> **Data section**:
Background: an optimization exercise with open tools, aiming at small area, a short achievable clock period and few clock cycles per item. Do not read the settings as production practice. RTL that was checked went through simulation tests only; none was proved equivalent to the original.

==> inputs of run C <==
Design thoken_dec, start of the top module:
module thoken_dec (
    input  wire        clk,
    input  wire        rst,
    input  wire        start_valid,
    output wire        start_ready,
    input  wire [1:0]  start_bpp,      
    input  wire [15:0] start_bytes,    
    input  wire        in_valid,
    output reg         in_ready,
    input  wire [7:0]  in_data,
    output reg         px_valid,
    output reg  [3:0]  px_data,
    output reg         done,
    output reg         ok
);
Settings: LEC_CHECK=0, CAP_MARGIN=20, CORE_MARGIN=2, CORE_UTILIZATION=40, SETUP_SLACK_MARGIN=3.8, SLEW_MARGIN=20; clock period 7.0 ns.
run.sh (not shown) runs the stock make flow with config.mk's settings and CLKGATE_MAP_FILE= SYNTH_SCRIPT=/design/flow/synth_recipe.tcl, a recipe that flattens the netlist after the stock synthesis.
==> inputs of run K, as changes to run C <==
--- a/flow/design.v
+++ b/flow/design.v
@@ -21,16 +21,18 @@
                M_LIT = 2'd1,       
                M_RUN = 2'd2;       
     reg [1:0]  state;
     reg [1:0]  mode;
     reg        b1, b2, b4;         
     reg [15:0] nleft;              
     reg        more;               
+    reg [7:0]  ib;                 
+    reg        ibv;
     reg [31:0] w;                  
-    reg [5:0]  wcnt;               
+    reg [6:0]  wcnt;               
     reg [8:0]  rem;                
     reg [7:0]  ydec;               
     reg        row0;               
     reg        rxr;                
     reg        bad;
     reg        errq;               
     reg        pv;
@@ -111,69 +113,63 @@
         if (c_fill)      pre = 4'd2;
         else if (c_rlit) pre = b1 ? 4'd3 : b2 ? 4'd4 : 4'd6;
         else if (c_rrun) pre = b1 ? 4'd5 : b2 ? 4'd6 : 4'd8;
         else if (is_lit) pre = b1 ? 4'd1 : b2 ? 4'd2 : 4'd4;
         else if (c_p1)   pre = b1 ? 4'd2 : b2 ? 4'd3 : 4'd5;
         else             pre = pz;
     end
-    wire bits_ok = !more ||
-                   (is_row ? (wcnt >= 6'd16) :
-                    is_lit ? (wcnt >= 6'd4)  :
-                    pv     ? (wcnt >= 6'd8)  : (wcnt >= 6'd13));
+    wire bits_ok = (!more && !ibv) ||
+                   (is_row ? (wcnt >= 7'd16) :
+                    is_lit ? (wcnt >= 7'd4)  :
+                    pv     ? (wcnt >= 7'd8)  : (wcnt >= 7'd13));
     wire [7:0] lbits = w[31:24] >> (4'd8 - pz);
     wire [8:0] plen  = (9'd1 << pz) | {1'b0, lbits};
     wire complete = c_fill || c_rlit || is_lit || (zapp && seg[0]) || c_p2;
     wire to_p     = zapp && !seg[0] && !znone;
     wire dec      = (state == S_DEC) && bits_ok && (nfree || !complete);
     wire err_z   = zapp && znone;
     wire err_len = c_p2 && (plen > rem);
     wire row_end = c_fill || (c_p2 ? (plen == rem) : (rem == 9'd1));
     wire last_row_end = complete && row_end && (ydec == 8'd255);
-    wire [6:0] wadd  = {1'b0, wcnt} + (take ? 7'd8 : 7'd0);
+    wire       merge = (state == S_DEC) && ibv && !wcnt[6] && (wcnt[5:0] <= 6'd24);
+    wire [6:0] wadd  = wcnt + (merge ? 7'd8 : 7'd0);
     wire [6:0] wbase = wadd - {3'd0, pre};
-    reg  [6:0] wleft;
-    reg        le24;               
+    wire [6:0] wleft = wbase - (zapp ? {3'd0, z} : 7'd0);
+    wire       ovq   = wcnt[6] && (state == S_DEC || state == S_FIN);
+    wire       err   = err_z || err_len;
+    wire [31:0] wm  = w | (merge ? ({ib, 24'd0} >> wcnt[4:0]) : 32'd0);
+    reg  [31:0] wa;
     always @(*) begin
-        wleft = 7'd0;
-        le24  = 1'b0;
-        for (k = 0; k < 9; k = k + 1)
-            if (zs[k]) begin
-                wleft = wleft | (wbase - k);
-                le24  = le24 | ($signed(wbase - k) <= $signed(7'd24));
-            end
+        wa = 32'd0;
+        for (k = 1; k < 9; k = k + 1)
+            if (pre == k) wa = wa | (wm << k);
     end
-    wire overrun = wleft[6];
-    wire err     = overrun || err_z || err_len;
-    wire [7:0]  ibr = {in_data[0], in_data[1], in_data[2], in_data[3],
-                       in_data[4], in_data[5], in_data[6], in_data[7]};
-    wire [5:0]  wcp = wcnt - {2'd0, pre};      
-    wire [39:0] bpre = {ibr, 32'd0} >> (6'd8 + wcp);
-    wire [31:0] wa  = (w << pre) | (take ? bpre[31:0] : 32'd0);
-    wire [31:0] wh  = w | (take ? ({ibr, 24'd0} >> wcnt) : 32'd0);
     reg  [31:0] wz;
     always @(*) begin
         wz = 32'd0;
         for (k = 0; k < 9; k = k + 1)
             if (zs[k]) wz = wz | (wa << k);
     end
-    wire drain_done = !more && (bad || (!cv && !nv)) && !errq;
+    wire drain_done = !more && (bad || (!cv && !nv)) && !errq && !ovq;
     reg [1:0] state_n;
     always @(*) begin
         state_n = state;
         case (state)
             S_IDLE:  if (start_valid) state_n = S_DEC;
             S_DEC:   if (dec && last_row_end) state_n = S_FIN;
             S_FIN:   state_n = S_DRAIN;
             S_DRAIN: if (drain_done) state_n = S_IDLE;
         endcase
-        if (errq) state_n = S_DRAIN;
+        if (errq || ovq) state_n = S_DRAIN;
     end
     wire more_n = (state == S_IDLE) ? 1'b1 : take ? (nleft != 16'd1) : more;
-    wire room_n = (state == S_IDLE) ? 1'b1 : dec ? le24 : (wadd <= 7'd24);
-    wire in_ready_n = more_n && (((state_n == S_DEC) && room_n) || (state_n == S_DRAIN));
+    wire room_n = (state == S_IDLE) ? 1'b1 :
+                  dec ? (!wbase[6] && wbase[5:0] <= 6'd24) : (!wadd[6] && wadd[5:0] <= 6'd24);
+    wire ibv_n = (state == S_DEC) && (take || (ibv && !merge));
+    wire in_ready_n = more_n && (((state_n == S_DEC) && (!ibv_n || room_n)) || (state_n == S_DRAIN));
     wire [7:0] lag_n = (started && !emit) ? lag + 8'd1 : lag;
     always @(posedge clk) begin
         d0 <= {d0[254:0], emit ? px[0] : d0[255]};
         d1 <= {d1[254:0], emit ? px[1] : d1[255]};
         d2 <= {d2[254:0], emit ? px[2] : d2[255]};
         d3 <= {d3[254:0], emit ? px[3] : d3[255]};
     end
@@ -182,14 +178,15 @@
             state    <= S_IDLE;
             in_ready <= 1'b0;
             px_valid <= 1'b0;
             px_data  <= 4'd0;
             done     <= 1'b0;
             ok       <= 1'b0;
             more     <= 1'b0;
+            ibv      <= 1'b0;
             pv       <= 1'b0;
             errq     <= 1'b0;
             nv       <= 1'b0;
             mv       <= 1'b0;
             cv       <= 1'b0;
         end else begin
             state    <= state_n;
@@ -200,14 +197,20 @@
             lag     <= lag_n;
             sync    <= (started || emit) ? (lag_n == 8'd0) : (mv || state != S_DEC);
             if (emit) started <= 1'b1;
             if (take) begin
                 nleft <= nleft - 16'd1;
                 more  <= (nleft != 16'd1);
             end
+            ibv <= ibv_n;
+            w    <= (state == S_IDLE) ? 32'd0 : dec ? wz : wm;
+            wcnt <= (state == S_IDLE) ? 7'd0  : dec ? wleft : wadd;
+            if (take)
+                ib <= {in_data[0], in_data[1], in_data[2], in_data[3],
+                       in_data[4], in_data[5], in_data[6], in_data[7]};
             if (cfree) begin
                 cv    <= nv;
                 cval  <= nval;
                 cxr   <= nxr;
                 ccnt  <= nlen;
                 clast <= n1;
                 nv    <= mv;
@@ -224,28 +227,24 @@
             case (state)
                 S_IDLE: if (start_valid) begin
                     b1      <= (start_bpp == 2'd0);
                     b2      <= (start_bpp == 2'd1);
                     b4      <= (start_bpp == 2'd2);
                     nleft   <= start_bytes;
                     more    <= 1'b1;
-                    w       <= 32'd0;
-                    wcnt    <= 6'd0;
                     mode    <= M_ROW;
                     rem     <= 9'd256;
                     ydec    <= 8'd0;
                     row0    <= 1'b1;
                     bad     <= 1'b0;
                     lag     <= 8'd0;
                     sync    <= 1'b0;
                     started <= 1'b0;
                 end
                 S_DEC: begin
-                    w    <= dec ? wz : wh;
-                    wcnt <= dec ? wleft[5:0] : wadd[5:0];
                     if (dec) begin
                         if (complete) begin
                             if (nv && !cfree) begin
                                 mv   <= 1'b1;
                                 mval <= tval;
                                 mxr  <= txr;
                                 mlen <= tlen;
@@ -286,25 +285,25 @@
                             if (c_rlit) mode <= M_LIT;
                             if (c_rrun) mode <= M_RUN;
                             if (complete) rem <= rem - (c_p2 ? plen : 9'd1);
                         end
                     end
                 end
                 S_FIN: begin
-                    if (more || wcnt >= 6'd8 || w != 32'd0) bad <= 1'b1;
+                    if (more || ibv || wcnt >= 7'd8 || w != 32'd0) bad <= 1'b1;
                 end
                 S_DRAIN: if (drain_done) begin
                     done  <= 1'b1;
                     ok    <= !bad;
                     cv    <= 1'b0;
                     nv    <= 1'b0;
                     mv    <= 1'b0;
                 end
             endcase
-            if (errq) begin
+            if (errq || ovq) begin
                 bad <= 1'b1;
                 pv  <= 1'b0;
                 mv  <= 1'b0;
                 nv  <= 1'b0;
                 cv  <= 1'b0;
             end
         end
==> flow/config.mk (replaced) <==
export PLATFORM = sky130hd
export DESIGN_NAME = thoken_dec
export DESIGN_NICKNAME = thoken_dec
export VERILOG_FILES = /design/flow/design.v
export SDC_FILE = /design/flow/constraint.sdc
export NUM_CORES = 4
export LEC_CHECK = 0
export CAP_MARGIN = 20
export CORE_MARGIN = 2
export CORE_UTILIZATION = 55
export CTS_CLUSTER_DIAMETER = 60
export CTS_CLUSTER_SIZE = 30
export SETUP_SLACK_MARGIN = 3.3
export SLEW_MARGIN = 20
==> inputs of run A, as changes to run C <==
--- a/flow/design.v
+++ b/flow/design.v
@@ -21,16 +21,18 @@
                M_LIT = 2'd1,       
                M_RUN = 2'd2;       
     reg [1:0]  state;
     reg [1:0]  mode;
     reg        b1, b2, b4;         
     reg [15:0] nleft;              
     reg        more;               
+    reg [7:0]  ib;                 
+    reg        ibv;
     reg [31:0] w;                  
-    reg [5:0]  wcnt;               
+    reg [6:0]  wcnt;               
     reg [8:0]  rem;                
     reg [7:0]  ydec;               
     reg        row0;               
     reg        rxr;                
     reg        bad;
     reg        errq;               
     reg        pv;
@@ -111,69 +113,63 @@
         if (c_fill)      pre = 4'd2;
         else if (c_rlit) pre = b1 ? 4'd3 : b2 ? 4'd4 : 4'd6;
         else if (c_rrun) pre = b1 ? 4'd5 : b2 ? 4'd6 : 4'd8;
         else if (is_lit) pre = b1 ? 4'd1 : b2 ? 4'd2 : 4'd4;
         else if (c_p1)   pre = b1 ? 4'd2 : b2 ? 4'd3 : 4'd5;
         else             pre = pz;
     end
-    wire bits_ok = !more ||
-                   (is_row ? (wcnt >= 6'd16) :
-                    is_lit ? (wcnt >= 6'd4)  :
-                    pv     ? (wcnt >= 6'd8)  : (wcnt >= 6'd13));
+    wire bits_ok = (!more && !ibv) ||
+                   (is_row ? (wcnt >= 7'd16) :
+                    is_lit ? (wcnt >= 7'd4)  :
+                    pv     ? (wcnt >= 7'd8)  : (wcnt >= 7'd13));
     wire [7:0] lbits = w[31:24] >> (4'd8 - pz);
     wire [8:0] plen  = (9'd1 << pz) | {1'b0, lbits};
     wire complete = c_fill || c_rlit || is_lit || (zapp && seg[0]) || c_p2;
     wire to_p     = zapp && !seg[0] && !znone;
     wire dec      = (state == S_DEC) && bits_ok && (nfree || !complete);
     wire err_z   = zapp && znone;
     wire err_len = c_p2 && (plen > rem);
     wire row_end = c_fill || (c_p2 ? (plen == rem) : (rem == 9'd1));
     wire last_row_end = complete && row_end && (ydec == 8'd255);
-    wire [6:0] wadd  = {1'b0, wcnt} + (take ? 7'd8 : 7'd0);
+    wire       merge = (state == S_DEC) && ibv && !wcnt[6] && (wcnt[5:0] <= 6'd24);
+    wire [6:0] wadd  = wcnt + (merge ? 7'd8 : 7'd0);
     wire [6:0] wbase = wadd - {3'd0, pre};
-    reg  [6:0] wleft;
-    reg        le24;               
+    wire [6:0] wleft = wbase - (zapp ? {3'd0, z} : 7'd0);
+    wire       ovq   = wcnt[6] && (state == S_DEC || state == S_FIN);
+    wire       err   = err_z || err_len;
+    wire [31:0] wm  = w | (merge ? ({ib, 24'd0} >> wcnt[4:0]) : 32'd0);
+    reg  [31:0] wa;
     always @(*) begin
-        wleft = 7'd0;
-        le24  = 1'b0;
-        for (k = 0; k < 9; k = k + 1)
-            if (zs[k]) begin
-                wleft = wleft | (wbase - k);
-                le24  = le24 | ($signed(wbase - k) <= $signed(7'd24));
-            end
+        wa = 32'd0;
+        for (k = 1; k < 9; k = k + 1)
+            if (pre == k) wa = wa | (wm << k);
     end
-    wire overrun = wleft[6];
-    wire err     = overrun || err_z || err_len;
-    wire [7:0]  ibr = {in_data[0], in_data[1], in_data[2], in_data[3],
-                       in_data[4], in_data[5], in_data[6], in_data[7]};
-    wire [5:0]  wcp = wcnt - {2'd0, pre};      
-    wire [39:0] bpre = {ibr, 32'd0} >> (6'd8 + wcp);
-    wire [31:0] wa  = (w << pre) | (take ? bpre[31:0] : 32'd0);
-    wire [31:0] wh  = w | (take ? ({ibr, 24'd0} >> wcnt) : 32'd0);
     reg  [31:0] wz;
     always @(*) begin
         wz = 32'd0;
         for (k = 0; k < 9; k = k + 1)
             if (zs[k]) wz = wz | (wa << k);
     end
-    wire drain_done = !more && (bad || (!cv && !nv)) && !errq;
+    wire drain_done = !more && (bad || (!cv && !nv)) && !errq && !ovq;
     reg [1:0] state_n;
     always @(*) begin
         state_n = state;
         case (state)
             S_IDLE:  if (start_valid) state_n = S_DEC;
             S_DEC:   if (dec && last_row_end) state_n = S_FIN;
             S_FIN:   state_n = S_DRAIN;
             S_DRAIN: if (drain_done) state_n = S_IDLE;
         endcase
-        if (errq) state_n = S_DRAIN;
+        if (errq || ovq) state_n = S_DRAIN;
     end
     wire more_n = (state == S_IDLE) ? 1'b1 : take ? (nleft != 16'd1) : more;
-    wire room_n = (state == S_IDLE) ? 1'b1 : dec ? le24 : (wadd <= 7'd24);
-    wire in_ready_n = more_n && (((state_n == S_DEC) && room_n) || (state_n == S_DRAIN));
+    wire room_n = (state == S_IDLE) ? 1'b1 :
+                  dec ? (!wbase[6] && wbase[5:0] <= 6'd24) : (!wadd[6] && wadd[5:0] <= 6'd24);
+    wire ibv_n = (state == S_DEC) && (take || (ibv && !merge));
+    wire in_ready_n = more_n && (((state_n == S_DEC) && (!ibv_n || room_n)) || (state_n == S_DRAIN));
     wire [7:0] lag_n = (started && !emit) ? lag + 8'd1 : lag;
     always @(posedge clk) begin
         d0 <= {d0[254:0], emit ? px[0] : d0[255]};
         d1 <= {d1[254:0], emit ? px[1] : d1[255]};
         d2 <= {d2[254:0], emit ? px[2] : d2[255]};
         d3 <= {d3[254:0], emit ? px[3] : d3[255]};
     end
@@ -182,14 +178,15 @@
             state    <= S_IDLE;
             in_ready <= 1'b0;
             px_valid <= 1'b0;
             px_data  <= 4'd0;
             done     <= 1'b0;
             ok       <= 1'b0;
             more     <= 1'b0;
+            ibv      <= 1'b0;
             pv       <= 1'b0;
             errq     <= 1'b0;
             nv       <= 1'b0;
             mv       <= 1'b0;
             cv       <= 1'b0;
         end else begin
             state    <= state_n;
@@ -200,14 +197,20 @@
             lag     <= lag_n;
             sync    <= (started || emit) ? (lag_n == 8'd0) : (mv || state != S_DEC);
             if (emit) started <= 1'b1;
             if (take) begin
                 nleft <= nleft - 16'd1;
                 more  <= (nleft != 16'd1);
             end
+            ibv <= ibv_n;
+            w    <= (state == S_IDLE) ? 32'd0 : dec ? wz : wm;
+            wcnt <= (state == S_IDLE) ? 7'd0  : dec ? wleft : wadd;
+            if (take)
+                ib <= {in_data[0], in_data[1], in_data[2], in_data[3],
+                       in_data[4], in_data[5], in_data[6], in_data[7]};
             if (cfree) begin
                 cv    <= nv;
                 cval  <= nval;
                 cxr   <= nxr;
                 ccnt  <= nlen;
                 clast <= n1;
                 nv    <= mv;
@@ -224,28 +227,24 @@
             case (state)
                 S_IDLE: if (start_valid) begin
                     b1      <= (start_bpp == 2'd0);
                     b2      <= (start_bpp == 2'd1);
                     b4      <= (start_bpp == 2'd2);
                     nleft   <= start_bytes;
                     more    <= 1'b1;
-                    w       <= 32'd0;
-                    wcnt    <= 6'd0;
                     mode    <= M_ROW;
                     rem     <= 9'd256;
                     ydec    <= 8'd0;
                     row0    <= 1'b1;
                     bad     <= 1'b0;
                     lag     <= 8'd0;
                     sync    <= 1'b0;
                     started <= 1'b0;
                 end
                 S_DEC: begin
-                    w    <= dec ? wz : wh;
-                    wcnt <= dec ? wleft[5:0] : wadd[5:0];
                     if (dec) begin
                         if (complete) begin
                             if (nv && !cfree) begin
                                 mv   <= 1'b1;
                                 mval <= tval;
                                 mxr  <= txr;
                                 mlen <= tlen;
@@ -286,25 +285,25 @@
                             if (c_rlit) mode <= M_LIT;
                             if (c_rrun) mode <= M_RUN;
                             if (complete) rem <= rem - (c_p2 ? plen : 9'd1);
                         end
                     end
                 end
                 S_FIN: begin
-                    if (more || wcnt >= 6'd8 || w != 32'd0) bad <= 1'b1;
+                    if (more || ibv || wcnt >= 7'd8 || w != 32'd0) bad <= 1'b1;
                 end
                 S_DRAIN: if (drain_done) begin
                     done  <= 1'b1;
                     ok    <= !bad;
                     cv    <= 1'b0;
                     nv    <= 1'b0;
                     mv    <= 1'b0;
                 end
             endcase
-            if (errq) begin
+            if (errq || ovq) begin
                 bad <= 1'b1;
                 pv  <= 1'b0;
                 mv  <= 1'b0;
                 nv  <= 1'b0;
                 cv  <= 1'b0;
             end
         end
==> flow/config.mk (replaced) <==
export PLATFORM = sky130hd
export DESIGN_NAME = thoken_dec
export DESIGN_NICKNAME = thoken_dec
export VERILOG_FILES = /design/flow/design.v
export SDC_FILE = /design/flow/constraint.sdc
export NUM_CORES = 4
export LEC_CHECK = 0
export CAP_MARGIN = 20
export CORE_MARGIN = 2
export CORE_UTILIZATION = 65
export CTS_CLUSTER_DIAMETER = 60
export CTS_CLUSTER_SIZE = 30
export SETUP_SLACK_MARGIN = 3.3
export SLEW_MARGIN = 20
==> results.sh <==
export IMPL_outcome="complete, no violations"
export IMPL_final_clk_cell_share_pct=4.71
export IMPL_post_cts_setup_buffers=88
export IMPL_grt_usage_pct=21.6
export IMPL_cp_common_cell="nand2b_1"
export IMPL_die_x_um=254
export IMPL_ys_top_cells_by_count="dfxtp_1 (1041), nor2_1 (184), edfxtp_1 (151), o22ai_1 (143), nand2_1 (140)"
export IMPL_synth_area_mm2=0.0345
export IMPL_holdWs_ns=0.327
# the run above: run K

> **What this task involves**:
Please return the lines above that run from the line containing "export IMPL_post_cts_setup_buffers=88" to the line containing "nor2_1 (184), edfxtp_1", inclusive, exactly and with no other lines.

> **Response for this exercise**:
export IMPL_post_cts_setup_buffers=88
export IMPL_grt_usage_pct=21.6
export IMPL_cp_common_cell="nand2b_1"
export IMPL_die_x_um=254
export IMPL_ys_top_cells_by_count="dfxtp_1 (1041), nor2_1 (184), edfxtp_1 (151), o22ai_1 (143), nand2_1 (140)"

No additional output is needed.